The two researchers at the Capital Markets Cooperative Research Centre (CMCRC), an independent academic centre for capital market research, have put together a model for a spam filter that uses ideas from "repetitive game theory" to achieve better results in junk mail filtering than existing commercial spam filters.
However independent anti-spam experts are skeptical over whether the claimed performance improvements in junkmail filtering would work for all classes of spam.
Martijn Grooten, Virus Bulletin's anti-spam test director, told El Reg that the approach would probably only yield improvements for certain classes at spam. Grooten said he would like to see how the filter works in practice, rather than relying on marketing claims about the power of new approach compared to conventional multi-stage junk mail filters.
"It seems to me that they understand existing spam filters to be static engines that get updated every now and again," Grooten told El Reg. "In fact, most are highly adaptive to both the mail they see (so they create some kind of pattern for that particular customer) and to emails received by external sensors such as spam traps and spam reports. So they get updated in real-time, usually without any human interaction."

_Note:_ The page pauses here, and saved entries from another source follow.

**src/rtl/truth_table_sweeper_pkg.sv**
```systemverilog
// rtl/truth_table_sweeper_pkg.sv - shared state encoding and helper functions for the truth-table sweeper
package truth_table_sweeper_pkg;

    typedef enum logic [1:0] {
        IDLE  = 2'd0,
        DRIVE = 2'd1,
        DONE  = 2'd2
    } state_e;

    function automatic int clog2(input int value);
        int result;
        result = 0;
        for (int i = 0; i < 31; i++) begin
            if ((1 << i) < value) begin
                result = i + 1;
            end
        end
        return result;
    endfunction

    function automatic logic [15:0] bin2gray(input logic [15:0] bin);
        return bin ^ (bin >> 1);
    endfunction

endpackage

```
**src/rtl/truth_table_sweeper_hold_timer.sv**
```systemverilog
// rtl/truth_table_sweeper_hold_timer.sv - per-vector hold counter; sample marks the last hold cycle
module hold_timer
    import truth_table_sweeper_pkg::*;
#(
    parameter int HOLD_CYCLES = 20
) (
    input  logic clk,
    input  logic rst,
    input  logic restart,
    output logic sample
);

    localparam int CW = (clog2(HOLD_CYCLES) < 1) ? 1 : clog2(HOLD_CYCLES);
    localparam logic [CW-1:0] LAST = CW'(HOLD_CYCLES - 1);

    logic [CW-1:0] cnt_q;
    logic [CW-1:0] cnt_d;

    // Free-running between sweeps; restart aligns count 0 with the first cycle of vector 0.
    always_comb begin
        sample = (cnt_q == LAST);
        cnt_d  = cnt_q + CW'(1);
        if (restart || sample) begin
            cnt_d = '0;
        end
    end

    always_ff @(posedge clk) begin
        if (rst) begin
            cnt_q <= '0;
        end else begin
            cnt_q <= cnt_d;
        end
    end

endmodule

```
**src/rtl/truth_table_sweeper.sv**
```systemverilog
// rtl/truth_table_sweeper.sv - exhaustive stimulus sweep with mismatch counting; SWEEP_GRAY_EN selects Gray-ordered stim
module truth_table_sweeper
    import truth_table_sweeper_pkg::*;
#(
    parameter int N_IN        = 4,
    parameter int N_OUT       = 2,
    parameter int HOLD_CYCLES = 20
) (
    input  logic             clk,
    input  logic             rst,
    input  logic             start,
    input  logic             abort,
    input  logic [N_OUT-1:0] dut_out,
    input  logic [N_OUT-1:0] exp_out,
    output logic [N_IN-1:0]  stim,
    output logic             busy,
    output logic             done,
    output logic             pass,
    output logic [N_IN:0]    err_cnt,
    output logic [N_IN-1:0]  first_fail,
    output logic             first_fail_vld
);

    localparam logic [N_IN:0] ERR_MAX = {1'b1, {N_IN{1'b0}}};

    state_e          state_q, state_d;
    logic [N_IN-1:0] idx_q, idx_d;
    logic [N_IN:0]   err_q, err_d;
    logic [N_IN-1:0] ff_q, ff_d;
    logic            ffv_q, ffv_d;
    logic            start_go;
    logic            sample;
    logic            last_idx;

    hold_timer #(.HOLD_CYCLES(HOLD_CYCLES)) u_hold_timer (
        .clk     (clk),
        .rst     (rst),
        .restart (start_go),
        .sample  (sample)
    );

    always_comb begin
`ifdef SWEEP_GRAY_EN
        stim = N_IN'(bin2gray(16'(idx_q)));
`else
        stim = idx_q;
`endif
    end

    assign last_idx = &idx_q;
    // abort outranks start, and start is ignored while a sweep is running
    assign start_go = start && !abort && (state_q != DRIVE);

    always_comb begin
        state_d = state_q;
        idx_d   = idx_q;
        err_d   = err_q;
        ff_d    = ff_q;
        ffv_d   = ffv_q;
        case (state_q)
            IDLE, DONE: begin
                if (abort) begin
                    state_d = IDLE;
                    idx_d   = '0;
                end else if (start_go) begin
                    state_d = DRIVE;
                    idx_d   = '0;
                    err_d   = '0;
                    ffv_d   = 1'b0;
                end
            end
            DRIVE: begin
                if (abort) begin
                    state_d = IDLE;
                    idx_d   = '0;
                end else if (sample) begin
                    if (dut_out != exp_out) begin
                        if (err_q != ERR_MAX) begin
                            err_d = err_q + (N_IN+1)'(1);
                        end
                        if (!ffv_q) begin
                            ff_d  = stim;
                            ffv_d = 1'b1;
                        end
                    end
                    if (last_idx) begin
                        state_d = DONE;
                    end else begin
                        idx_d = idx_q + N_IN'(1);
                    end
                end
            end
            default: begin
                state_d = IDLE;
                idx_d   = '0;
            end
        endcase
    end

    always_ff @(posedge clk) begin
        if (rst) begin
            state_q <= IDLE;
            idx_q   <= '0;
            err_q   <= '0;
            ff_q    <= '0;
            ffv_q   <= 1'b0;
        end else begin
            state_q <= state_d;
            idx_q   <= idx_d;
            err_q   <= err_d;
            ff_q    <= ff_d;
            ffv_q   <= ffv_d;
        end
    end

    assign busy           = (state_q == DRIVE);
    assign done           = (state_q == DONE);
    assign pass           = done && (err_q == '0);
    assign err_cnt        = err_q;
    assign first_fail     = ff_q;
    assign first_fail_vld = ffv_q;

endmodule

```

Existing spam filters already catch the majority of junk mail. While there's always room for improvement the Australian team fails to acknowledge this, a factor that makes Grooten a tad skeptical about the claimed game theory-powered performance boosts. "They seem to miss the fact that a lot of spam is damn easy to block," Grooten said. "Because of the sender (grandma’s PC). Because of the content (of which tons will have been received by spam traps). Because of the headers (broken in various ways). And because of the links (URLs on compromised websites). I don’t think there is a lot of room for improvement here. There is room for improvement among the niches of spam – and perhaps that’s where they make improvements. But they don’t say that."
In a statement, Professor Sajay Chawla said that applying game theory allows filters to stay ahead of spammers tactics as well as offering other advantages that involve constantly updating junk mail filtering rules.

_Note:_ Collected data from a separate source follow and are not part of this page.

<file path="config.mk">
export PLATFORM = sky130hd
export DESIGN_NAME = usb_tx_encoder_flat
export DESIGN_NICKNAME = d
export VERILOG_FILES = /design/src/rtl/usb_tx_encoder_if.sv /design/src/rtl/usb_tx_encoder.sv /design/src/flat_wrapper.sv
export SDC_FILE = /design/constraint.sdc
export NUM_CORES = 1
export LEC_CHECK = 0
export BUFFER_PORTS_ARGS = -buffer_cell sky130_fd_sc_hd__buf_4
export CORE_MARGIN = 4
export CORE_UTILIZATION = 55
export DETAILED_ROUTE_END_ITERATION = 8
export HOLD_SLACK_MARGIN = 0.15
export PLACE_DENSITY = 0.75
export SYNTH_ARGS = -nofsm -noshare
export SYNTH_HDL_FRONTEND = slang
export SYNTH_SLANG_ARGS = --single-unit
</file>
<file path="constraint.sdc">
create_clock -name clk -period 2.4 [get_ports clk]
set_clock_uncertainty 0.2 [all_clocks]
set_input_delay 0.24 -clock clk [delete_from_list [all_inputs] [get_ports clk]]
set_output_delay 0.24 -clock clk [all_outputs]
set_load 0.05 [all_outputs]
</file>
<file path="src/rtl/usb_tx_encoder_if.sv">
// usb_tx_encoder_if
//   Byte handshake between the TX packet FSM (master) and the USB transmit
//   encoder (slave).
//
//   tx_data   master->slave  byte to send, LSB goes on the line first
//   tx_last   master->slave  tx_data is the final byte of the packet
//   tx_valid  master->slave  tx_data/tx_last are valid
//   tx_ready  slave->master  encoder can take a byte this cycle
interface usb_tx_encoder_if;
    logic [7:0] tx_data;
    logic       tx_last;
    logic       tx_valid;
    logic       tx_ready;

    modport master (
        output tx_data,
        output tx_last,
        output tx_valid,
        input  tx_ready
    );

    modport slave (
        input  tx_data,
        input  tx_last,
        input  tx_valid,
        output tx_ready
    );
endinterface

</file>
<file path="src/rtl/usb_tx_encoder.sv">
// usb_tx_encoder
//   USB full-speed transmit encoder. Accepts bytes over a valid/ready
//   handshake into a one-entry holding register, serializes them LSB first at
//   CLKS_PER_BIT clocks per bit, applies bit stuffing and NRZI, drives D+/D-
//   and closes every packet with SE0,SE0,J.
//
//   Optional feature macro: USB_TX_BIT_STUFF_EN
//     defined   - a stuffed 0 follows every STUFF_LIMIT consecutive data 1s
//     undefined - no stuffing; every byte takes exactly 8 bit times
//
//   Ports
//     clk        system clock
//     rst        synchronous, active-high reset
//     tx_bus     slave side of usb_tx_encoder_if (tx_data/tx_last/tx_valid/tx_ready)
//     dp_out     D+ level (registered)
//     dm_out     D- level (registered)
//     tx_busy    packet in progress, including EOP
//     byte_sent  one-cycle strobe on the final cycle of a byte's last bit time
//     tx_error   one-cycle strobe on underrun, coincident with byte_sent
module usb_tx_encoder #(
    parameter int unsigned CLKS_PER_BIT = 8,
    parameter int unsigned STUFF_LIMIT  = 6
) (
    input  logic            clk,
    input  logic            rst,
    usb_tx_encoder_if.slave tx_bus,
    output logic            dp_out,
    output logic            dm_out,
    output logic            tx_busy,
    output logic            byte_sent,
    output logic            tx_error
);

    localparam int unsigned TW = $clog2(CLKS_PER_BIT);

    if (CLKS_PER_BIT < 2 || STUFF_LIMIT < 1) begin : g_bad_params
        $error("usb_tx_encoder: CLKS_PER_BIT must be >= 2 and STUFF_LIMIT >= 1");
    end

`ifdef USB_TX_BIT_STUFF_EN
    localparam int unsigned CW = $clog2(STUFF_LIMIT + 1);
    typedef enum logic [2:0] {IDLE, SEND, STUFF, EOP_SE0, EOP_J} state_t;
`else
    typedef enum logic [2:0] {IDLE, SEND, EOP_SE0, EOP_J} state_t;
`endif

    state_t        state_q, state_d;
    logic [TW-1:0] timer_q, timer_d;
    logic [2:0]    bit_q, bit_d;      // data bit index in SEND/STUFF, bit count in EOP_SE0
    logic [6:0]    shift_q, shift_d;  // remaining bits of the byte on the line
    logic          last_q, last_d;
    logic          hold_full_q, hold_full_d;
    logic [7:0]    hold_data_q, hold_data_d;
    logic          hold_last_q, hold_last_d;
    logic          dp_q, dp_d;
    logic          dm_q, dm_d;
`ifdef USB_TX_BIT_STUFF_EN
    logic [CW-1:0] cnt_q, cnt_d;
    logic [CW-1:0] cnt_base;
`endif

    logic ready;
    logic accept;
    logic wrap;
    logic take;
    logic next_bit;
    logic byte_end;
    logic goto_eop;
    logic bit_val;

    assign ready           = !hold_full_q && (state_q != EOP_SE0) && (state_q != EOP_J);
    assign tx_bus.tx_ready = ready;
    assign accept          = tx_bus.tx_valid && ready;
    assign wrap            = (timer_q == TW'(CLKS_PER_BIT - 1));

    assign dp_out  = dp_q;
    assign dm_out  = dm_q;
    assign tx_busy = (state_q != IDLE);

    always_ff @(posedge clk) begin
        if (rst) begin
            state_q     <= IDLE;
            timer_q     <= '0;
            bit_q       <= '0;
            shift_q     <= '0;
            last_q      <= 1'b0;
            hold_full_q <= 1'b0;
            hold_data_q <= '0;
            hold_last_q <= 1'b0;
            dp_q        <= 1'b1;
            dm_q        <= 1'b0;
`ifdef USB_TX_BIT_STUFF_EN
            cnt_q       <= '0;
`endif
        end else begin
            state_q     <= state_d;
            timer_q     <= timer_d;
            bit_q       <= bit_d;
            shift_q     <= shift_d;
            last_q      <= last_d;
            hold_full_q <= hold_full_d;
            hold_data_q <= hold_data_d;
            hold_last_q <= hold_last_d;
            dp_q        <= dp_d;
            dm_q        <= dm_d;
`ifdef USB_TX_BIT_STUFF_EN
            cnt_q       <= cnt_d;
`endif
        end
    end

    // The line register always holds the level of the bit currently on the
    // bus; the level of the following bit is decided at timer wrap.
    always_comb begin
        state_d     = state_q;
        timer_d     = timer_q;
        bit_d       = bit_q;
        shift_d     = shift_q;
        last_d      = last_q;
        hold_full_d = hold_full_q;
        hold_data_d = hold_data_q;
        hold_last_d = hold_last_q;
        dp_d        = dp_q;
        dm_d        = dm_q;
        take        = 1'b0;
        next_bit    = 1'b0;
        byte_end    = 1'b0;
        goto_eop    = 1'b0;
        bit_val     = 1'b0;
        byte_sent   = 1'b0;
        tx_error    = 1'b0;
`ifdef USB_TX_BIT_STUFF_EN
        cnt_d       = cnt_q;
        cnt_base    = cnt_q;
`endif

        if (state_q != IDLE) begin
            timer_d = wrap ? '0 : timer_q + TW'(1);
        end

        if (accept) begin
            hold_full_d = 1'b1;
            hold_data_d = tx_bus.tx_data;
            hold_last_d = tx_bus.tx_last;
        end

        case (state_q)
            IDLE: begin
                if (hold_full_q) begin
                    take = 1'b1;
`ifdef USB_TX_BIT_STUFF_EN
                    cnt_base = '0;
`endif
                end
            end
            SEND: begin
                if (wrap) begin
`ifdef USB_TX_BIT_STUFF_EN
                    if (cnt_q == CW'(STUFF_LIMIT)) begin
                        state_d = STUFF;
                        dp_d    = dm_q;
                        dm_d    = dp_q;
                        cnt_d   = '0;
                    end else if (bit_q != 3'd7) begin
                        next_bit = 1'b1;
                    end else begin
                        byte_end = 1'b1;
                    end
`else
                    if (bit_q != 3'd7) begin
                        next_bit = 1'b1;
                    end else begin
                        byte_end = 1'b1;
                    end
`endif
                end
            end
`ifdef USB_TX_BIT_STUFF_EN
            STUFF: begin
                // A stuff bit owed after bit 7 still precedes the byte boundary.
                if (wrap) begin
                    state_d = SEND;
                    if (bit_q != 3'd7) begin
                        next_bit = 1'b1;
                    end else begin
                        byte_end = 1'b1;
                    end
                end
            end
`endif
            EOP_SE0: begin
                if (wrap) begin
                    if (bit_q == 3'd1) begin
                        state_d = EOP_J;
                        bit_d   = '0;
                        dp_d    = 1'b1;
                        dm_d    = 1'b0;
                    end else begin
                        bit_d = bit_q + 3'd1;
                    end
                end
            end
            EOP_J: begin
                if (wrap) begin
                    state_d = IDLE;
                end
            end
            default: begin
                state_d = IDLE;
            end
        endcase

        if (byte_end) begin
            byte_sent = 1'b1;
            if (last_q) begin
                goto_eop = 1'b1;
            end else if (hold_full_q) begin
                take = 1'b1;
            end else begin
                tx_error = 1'b1;
                goto_eop = 1'b1;
            end
        end

        if (goto_eop) begin
            state_d = EOP_SE0;
            bit_d   = '0;
            dp_d    = 1'b0;
            dm_d    = 1'b0;
        end

        if (take) begin
            state_d     = SEND;
            timer_d     = '0;
            bit_d       = '0;
            shift_d     = hold_data_q[7:1];
            last_d      = hold_last_q;
            hold_full_d = 1'b0;
            bit_val     = hold_data_q[0];
        end

        if (next_bit) begin
            bit_d   = bit_q + 3'd1;
            shift_d = shift_q >> 1;
            bit_val = shift_q[0];
        end

        if (take || next_bit) begin
            // NRZI: a 0 swaps J/K, a 1 keeps the current level.
            if (!bit_val) begin
                dp_d = dm_q;
                dm_d = dp_q;
            end
`ifdef USB_TX_BIT_STUFF_EN
            cnt_d = bit_val ? cnt_base + CW'(1) : '0;
`endif
        end
    end

endmodule

</file>
<file path="src/flat_wrapper.sv">
// flat-port wrapper written by rule: the top's interface ports become plain ports
module usb_tx_encoder_flat 
#(
    parameter int unsigned CLKS_PER_BIT = 8,
    parameter int unsigned STUFF_LIMIT  = 6
)
  (clk, rst, dp_out, dm_out, tx_busy, byte_sent, tx_error, tx_bus_tx_data, tx_bus_tx_last, tx_bus_tx_valid, tx_bus_tx_ready);
  usb_tx_encoder_if tx_bus_i ();
  input  logic clk;
  input  logic rst;
  output logic dp_out;
  output logic dm_out;
  output logic tx_busy;
  output logic byte_sent;
  output logic tx_error;
  input wire logic [$bits(tx_bus_i.tx_data)-1:0] tx_bus_tx_data;
  input wire logic [$bits(tx_bus_i.tx_last)-1:0] tx_bus_tx_last;
  input wire logic [$bits(tx_bus_i.tx_valid)-1:0] tx_bus_tx_valid;
  output wire logic [$bits(tx_bus_i.tx_ready)-1:0] tx_bus_tx_ready;
  assign tx_bus_i.tx_data = tx_bus_tx_data;
  assign tx_bus_i.tx_last = tx_bus_tx_last;
  assign tx_bus_i.tx_valid = tx_bus_tx_valid;
  assign tx_bus_tx_ready = tx_bus_i.tx_ready;
  usb_tx_encoder #(.CLKS_PER_BIT(CLKS_PER_BIT), .STUFF_LIMIT(STUFF_LIMIT)) u_core (.clk(clk), .rst(rst), .tx_bus(tx_bus_i), .dp_out(dp_out), .dm_out(dm_out), .tx_busy(tx_busy), .byte_sent(byte_sent), .tx_error(tx_error));
endmodule
</file>
==> After elaboration in Yosys (flattened, before gate mapping) <==
Index checks and enable logic that the tools add are counted.
{ "op_classes": {"addsub": 2, "eq_ne": 19, "n_mux": 46, "bitwise": 1, "n_reduce_logical": 18} }
{ "op_table": {"columns": ["cell", "count"], "rows": [
  ["$mux W1", 32],
  ["$mux W3", 10],
  ["$mux W6", 2],
  ["$ne A3 B1 Y1 const B", 4],
  ["$ne A4 B1 Y1 const B", 3],
  ["$reduce_and A4 Y1", 3],
  ["$pmux W3 S3", 1],
  ["$ne A2 B1 Y1 const B", 4],
  ["$reduce_bool A4 Y1", 2],
  ["$add A3 B1 Y3 const B", 2],
  ["$eq A3 B1 Y1 const B", 2],
  ["$eq A3 B2 Y1 const B", 2],
  ["$ne A3 B2 Y1 const B", 2],
  ["$reduce_or A2 Y1", 3],
  ["$eq A3 B3 Y1 const B", 1],
  ["$logic_and A1 B1 Y1", 3],
  ["$logic_not A3 Y1", 1],
  ["$ne A3 B3 Y1 const B", 1],
  ["$reduce_bool A3 Y1", 1],
  ["$reduce_or A3 Y1", 1],
  ["$mux W2", 1],
  ["$reduce_and A2 Y1", 1],
  ["$reduce_bool A2 Y1", 1],
  ["$logic_not A1 Y1", 1],
  ["other kinds (2)", 2]
]} }
{ "totals": {"ff_bits": 29, "input_bits": 12, "out_inout_bits": 6, "wordCells": 99} }

==> Longest topological paths before layout <==
Gate-level depths: netlist of run 1.
{ "depth": {"depth_word": 9, "ltp_mapped": 7, "mapped_depth_nobuf": 6} }

==> Least setup slack after synthesis of run 1 <==
No wires, ideal clock.
{ "synth_path": {"kind": "reg-to-output", "start": "register u_core.bit_q[0]", "end": "output port tx_error", "arrival_ns": 1.890, "required_time_ns": 1.960, "path_slack_ns": 0.070, "stages_incl_launch_ff": 5, "path_buffers": 0, "path_cell_list": "dfxtp_1 > ha_1 > ha_1 > nand4b_4 > nor3_1"} }
{ "synth_between": {"elab_chain_cells": 5} }
{ "synth_rtl": {"columns": ["item", "line_no", "source"], "rows": [
  ["from (decl)", "usb_tx_encoder.sv:49", "logic [2:0] bit_q, bit_d;"],
  ["from (signal assigned)", "usb_tx_encoder.sv:98", "bit_q <= bit_d;"],
  ["$ne A3 B3 Y1", "usb_tx_encoder.sv:170", "if (bit_q != 3'd7) begin"],
  ["$mux W1", "usb_tx_encoder.sv:170", null],
  ["$mux W1", "usb_tx_encoder.sv:157", "if (wrap) begin"],
  ["$mux W1", "usb_tx_encoder.sv:147", "case (state_q)"],
  ["$mux W1", "usb_tx_encoder.sv:213", "if (byte_end) begin"],
  ["to (decl)", "flat_wrapper.sv:15", "output logic tx_error;"]
]} }
No other way between the ends.

==> Worst setup path in the final report of run 1 <==
{ "layout_path": {"start": "register u_core.state_q[1]", "end": "register u_core.hold_data_q[5]"} }
{ "layout_between": {"elab_chain_cells": 4, "elab_cells_between_ends": 5, "cone_classes": "eq/ne: 2; reduce/logical: 3"} }
{ "layout_rtl": {"columns": ["item", "line_no", "source"], "rows": [
  ["from (decl)", "usb_tx_encoder.sv:47", "state_t state_q, state_d;"],
  ["from (signal assigned)", "usb_tx_encoder.sv:96", "state_q <= state_d;"],
  ["$ne A3 B2 Y1", "usb_tx_encoder.sv:71", "assign ready = !hold_full_q && (state_q != EOP_SE0) && (state_q != EOP_J);"],
  ["$logic_and A1 B1 Y1", "usb_tx_encoder.sv:71", null],
  ["$logic_and A1 B1 Y1 (*)", "usb_tx_encoder.sv:71", null],
  ["$logic_and A1 B1 Y1 (*)", "usb_tx_encoder.sv:73", "assign accept = tx_bus.tx_valid && ready;"],
  ["to (signal assigned)", "usb_tx_encoder.sv:102", "hold_data_q <= hold_data_d;"],
  ["to (decl)", "usb_tx_encoder.sv:53", "logic [7:0] hold_data_q, hold_data_d;"]
]} }
Mark *: on every way between the ends. The rest lies on a longest branch, timed or not.
A chain may end at the register's enable or synchronous reset.

==> results of run 1 <==
==> sequential cells by signal, indices dropped and copies added (netlist names) <==
| signal | count |
|---|---|
| u_core.hold_data_q | 8 |
| u_core.shift_q | 7 |
| u_core.bit_q | 3 |
| u_core.timer_q | 3 |
| u_core.state_q | 2 |
| u_core.dm_out | 1 |
| u_core.dp_out | 1 |
| u_core.hold_full_q | 1 |
| u_core.hold_last_q | 1 |
| u_core.last_q | 1 |
==> cells by family after synthesis <==
logic type	share of synthesized area
AND/OR/NAND/NOR	0.227
AO/OA/AOI/OAI	0.165
flip-flops	0.425
buffers and inverters	0.0682
multiplexers	0.0682
adder cells (fa/ha/maj)	0.0474
==> layer usage <==
layer,GRT usage,vias to the layer above
li1,-,593
met1,0.270,537
met2,0.290,22
met3,0.0249,6
met4,0.0795,0
met5,0,-
==> power by group through the flow <==
| stage | logic, mW | registers [mW] | clock network (mW) |
|---|---|---|---|
| after floorplan | 0.110 | 0.526 | 0 |
| after global placement | 0.153 | 0.521 | 0 |
| after detailed placement | 0.157 | 0.524 | 0 |
| after CTS | 0.184 | 0.513 | 0.233 |
| after global routing | 0.203 | 0.517 | 0.254 |
| final | 0.186 | 0.514 | 0.227 |
==> stage by stage <==
| stage | instance area (µm²) | setup WS, ps | total power, mW |
|---|---|---|---|
| finish | 1670 | 228 | 0.926 |
| global route | 1670 | 57.5 | 0.975 |
| CTS | 1670 | 77.2 | 0.930 |
| detailed placement | 1450 | 238 | 0.681 |
| global placement | 1450 | 349 | 0.674 |
| floorplan | 1320 | 70.2 | 0.637 |
==> worst max path at each step <==
stage	depth (start not counted)	endpoint	slack, ps
2_1_floorplan	4	tx_error	70
3_3_place_gp	7	u_core.dp_out	350
3_5_place_dp	7	u_core.shift_q[2]	240
4_1_cts	5	tx_error	80
5_1_grt	5	tx_error	60
6_report	5	u_core.hold_data_q[5]	230
==> critical path, cell delays in order, from the launching register on <==
cell           delay (ps)
dfxtp_1               430
nor2_1                220
and2_1                400
nand2_1                90
a21oi_1               170
dlygate4sd3_1         590
==> placed cells by master (no fill, tap or decap), types with 2 or more instances in the layout <==
cell type / count
nand2_1: 26
dlygate4sd3_1: 19
a21oi_1: 14
nor3_1: 3
a32oi_1: 2
dfxtp_1: 28
buf_4: 20
nand2b_1: 4
clkbuf_4: 3
nor2_1: 17
nor2b_1: 3
ha_1: 4
a21oi_2: 2
inv_1: 8
mux2i_1: 9
nand3b_1: 2
a211oi_1: 6
==> final cells by class <==
cell class / count / share of cell area
multi-input combinational: 108 / 0.401
sequential: 28 / 0.335
timing repair buffer: 39 / 0.203
clock buffer: 4 / 0.0217
tap: 28 / 0.0209
inverter: 8 / 0.0179
==> what timing repair did <==
item,in CTS,in global routing
resized for setup,0,1
endpoints found under the setup margin,0,3
hold buffers,19,0
endpoints found under the hold margin,22,0
==> out/results.tsv, run 1 <==
stage	metric	value	unit
power_and_ir_drop	power_frac_comb	0.200	
final_layout	layout-drive-gt1-share	0.155	
grt	grt_max_degree	27	
routing	wl_met2	1.26	mm
grt	track_usage	0.190	
final_layout	postLayoutCoreUtil	0.743	
routing	wirelength	2.78	mm
synth	async_flop_share	0	
routing	drt-pass1-iter-count	4	
synth	ys_top_cells_by_count	dfxtp_1 (28), nand2_1 (26), nor2_1 (17), a21oi_1 (14), mux2i_1 (9)	
setup_path	reg2reg_depth	5	
floorplan	fp.dieW	57.0	µm
synth	synth_cells	153	
final_layout	multi_input_area	672	µm²
final_layout	nets	205	
final_layout	regArea	561	µm²
floorplan	die_area	3250	µm²
power_and_ir_drop	p_sw	0.258	mW
setup_path	end_kind	register	
clock_network	cts_buffers	3	
clock_network	clk_latency	320	ps
synth	synthesis.nets	170	
floorplan	start_util	0.585	
power_and_ir_drop	peakVddDrop	374	µV
clock_network	cts_tree	yes	
place	routabilityCongestion	0.747	
sta	fin_crit	2170	ps
synth	yosysWarnings	0	
place	place_inst	192	
sta	hold_ws	275	ps
floorplan	ios	18	
sta	setup_tns	0	ps
sta	fmax	460	MHz
sta	finalHoldViolations	0	
setup_path	r2r-start	u_core.state_q[1]	
sta	slew_violations	0	
setup_path	cp-start-kind	register	
power_and_ir_drop	switching_share	0.278	
synth	synth_most_common_cell	dfxtp_1	
synth	synth-seq-cells	28	
power_and_ir_drop	p_leak	0.757	nW
routing	antenna_left	0	
place	place_hpwl	1.81	mm
final_layout	area_growth_syn_to_layout	26.8	%
sta	setup_violations	0	
synth	avgSynthCellArea	8.63	µm²
synth	ys_seq_area_frac	0.425	
setup_path	r2r_slack	230	ps
routing	maxUsedRoutingLayer	met4	
power_and_ir_drop	cellPowerDensity	553	nW/µm²
synth	synth_area_leaders	dfxtp_1 (42%), nand2_1 (7.4%), mux2i_1 (6.8%)	
clock_network	ctsLongestPathBuffers	2	
routing	drcViolationCount	0	
setup_path	path_class	register to register	
floorplan	core_area	2250	µm²
setup_path	required	2470	ps
final_layout	antenna-diode-count	0	
grt	antenna_found_initial	0	
setup_path	worstPathArrival	2240	ps
place	portBuffers	17	
grt	grt_pass1_wl	5.04	mm
worst_hold_path	hold_class	register to register	
sta	rsz0062_at_grt	false	
routing	wl_met3	111	µm
job	max_cap_viol_count	0	
clock_network	clkTransAtPathRegs	150	ps
clock_network	cts_setup_buffers	0	
routing	vias	1158	
final_layout	nFillCells	191	
clock_network	clock-root-buffer	clkbuf_4	
synth	synth_area	1320	µm²
clock_network	cts.sinks	28	
power_and_ir_drop	power.internal	0.669	mW
worst_hold_path	hp-start	u_core.timer_q[1]	
power_and_ir_drop	clockPowerShare	0.245	
routing	detail_route.wl_per_cell	12.9	µm
synth	ys.flop_type	dfxtp_1	
synth	synth-edff-count	0	
grt	grt_pass1_vias	1109	
setup_path	crit_start	u_core.state_q[1]	
routing	drtIter0Drc	31	
setup_path	crit_path_max_fanout	11	
sta	period_share	0.905	
outcome	run_status	finished, final reports clean	
grt	grt_overflow_total	0	
floorplan	die-height	57.0	µm
synth	yosysUniqueCellTypes	32	
setup_path	r2r_end	u_core.hold_data_q[5]	
synth	synth_top_area_share	0.425	
worst_hold_path	whs_endpoint	u_core.timer_q[1]	
worst_hold_path	holdPathStages	2	
routing	wl_met1	1.36	mm
power_and_ir_drop	seqPwrFrac	0.554	
clock_network	htreeDepth	1	
floorplan	row_count	17	
sta	tightest_slew	450	ps
synth	synth_area_leader_cell	dfxtp_1	
final_layout	layout.cells.non_filler	215	
routing	routed_via_density	5.39	
sta	slew_headroom	0.692	
No activity file was read; power rests on OpenSTA's default activity.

“Typical spam filters make more mistakes over time as the spammers work out how to get around the filter," Prof Chawla said. "An example of this is spammers using misspelt words in the title.
"We have anticipated this adversarial behaviour resulting in a more accurate filter that deteriorates at a much slower rate than current filters would. This means the filter doesn’t need to be upgraded as often reducing the cost, time and disruption associated with upgrading software.”
Fei Weng added: "Modelling the interaction between a classifier and an adversary as a repeated game theory setting is a far more realistic way of getting training data for the classifier because it allows for cause and effect behaviour to be captured."
The researchers have only come up with a plausible model for how spam filtering might be improved, which they have experimented with using computer models. They haven't yet got as far as coding up an improved junk mail filter and trying it out in practice and this is perhaps something that is beyond the scope of academic research and best left to a commercial developer in any case.
Game theory is already used extensively in economics and politics to analyse and predict decision-making. The Australian boffins reckon the discipline can be applied effectively to tackle problems in computer science and data mining, with improved spam filers only one potential application. Preliminary findings from the research have been published in the Machine Learning Journal. The researchers hope Google, security software developers and telecom firms will take up the approach in order to develop better junk mail filters. An outline of the research provides an overview of how techniques from social science might be applied to create better junkmail filters.
Wang’s research combines adversarial learning with sparse modelling techniques (to discover predictive patterns in data) into a repeated game to make the research realistic with the real world. The role of sparse techniques is to model the scenario that spammers (and those working to prevent spam) have limited budgets.
The traditional approach to keep the classifiers updated is to repeatedly build the classifier in the face of changing data. In Wang’s research however, ideas from game theory are used to characterise an equilibrium, which has the side effect of creating new training data. The new training data, which in some sense, anticipates future adversarial behaviour is then used to build the classifier.
More details on the research can be found here (PDF).
Virus Bulletin's Grooten remains on the fence about how great a performance gain could come from developing game theory-based algorithms for junkmail filtering compared to existing approaches based on content, source IP reputation, botnet tracking and other approaches.
"Their game theory approach will probably work well in theory – I’m sure they’ve done at least a half-decent job and ran it in some lab environments. It might even work well in a universe where all spammers are actively trying to improve their delivery rates and constantly adapt to changes in filters. In this universe, where spammers send spam by the millions apparently without much thought about delivery rates, I’m not sure if it will add anything," Grooten concluded. ®
The Australian researchers are not the first academics to suggest game theory might be applied to fight spam. A team of researchers at Athens University of Economics and Business in Greece riffed on much the same idea back in 2005. Not much has been heard of Ion Androutsopoulos' idea to use economic models to tune spam filters to either maximise the cost to the spammer, or maximise the benefit to the user in the eight years since, but perhaps that's because the idea was ahead of its time rather then misapplied.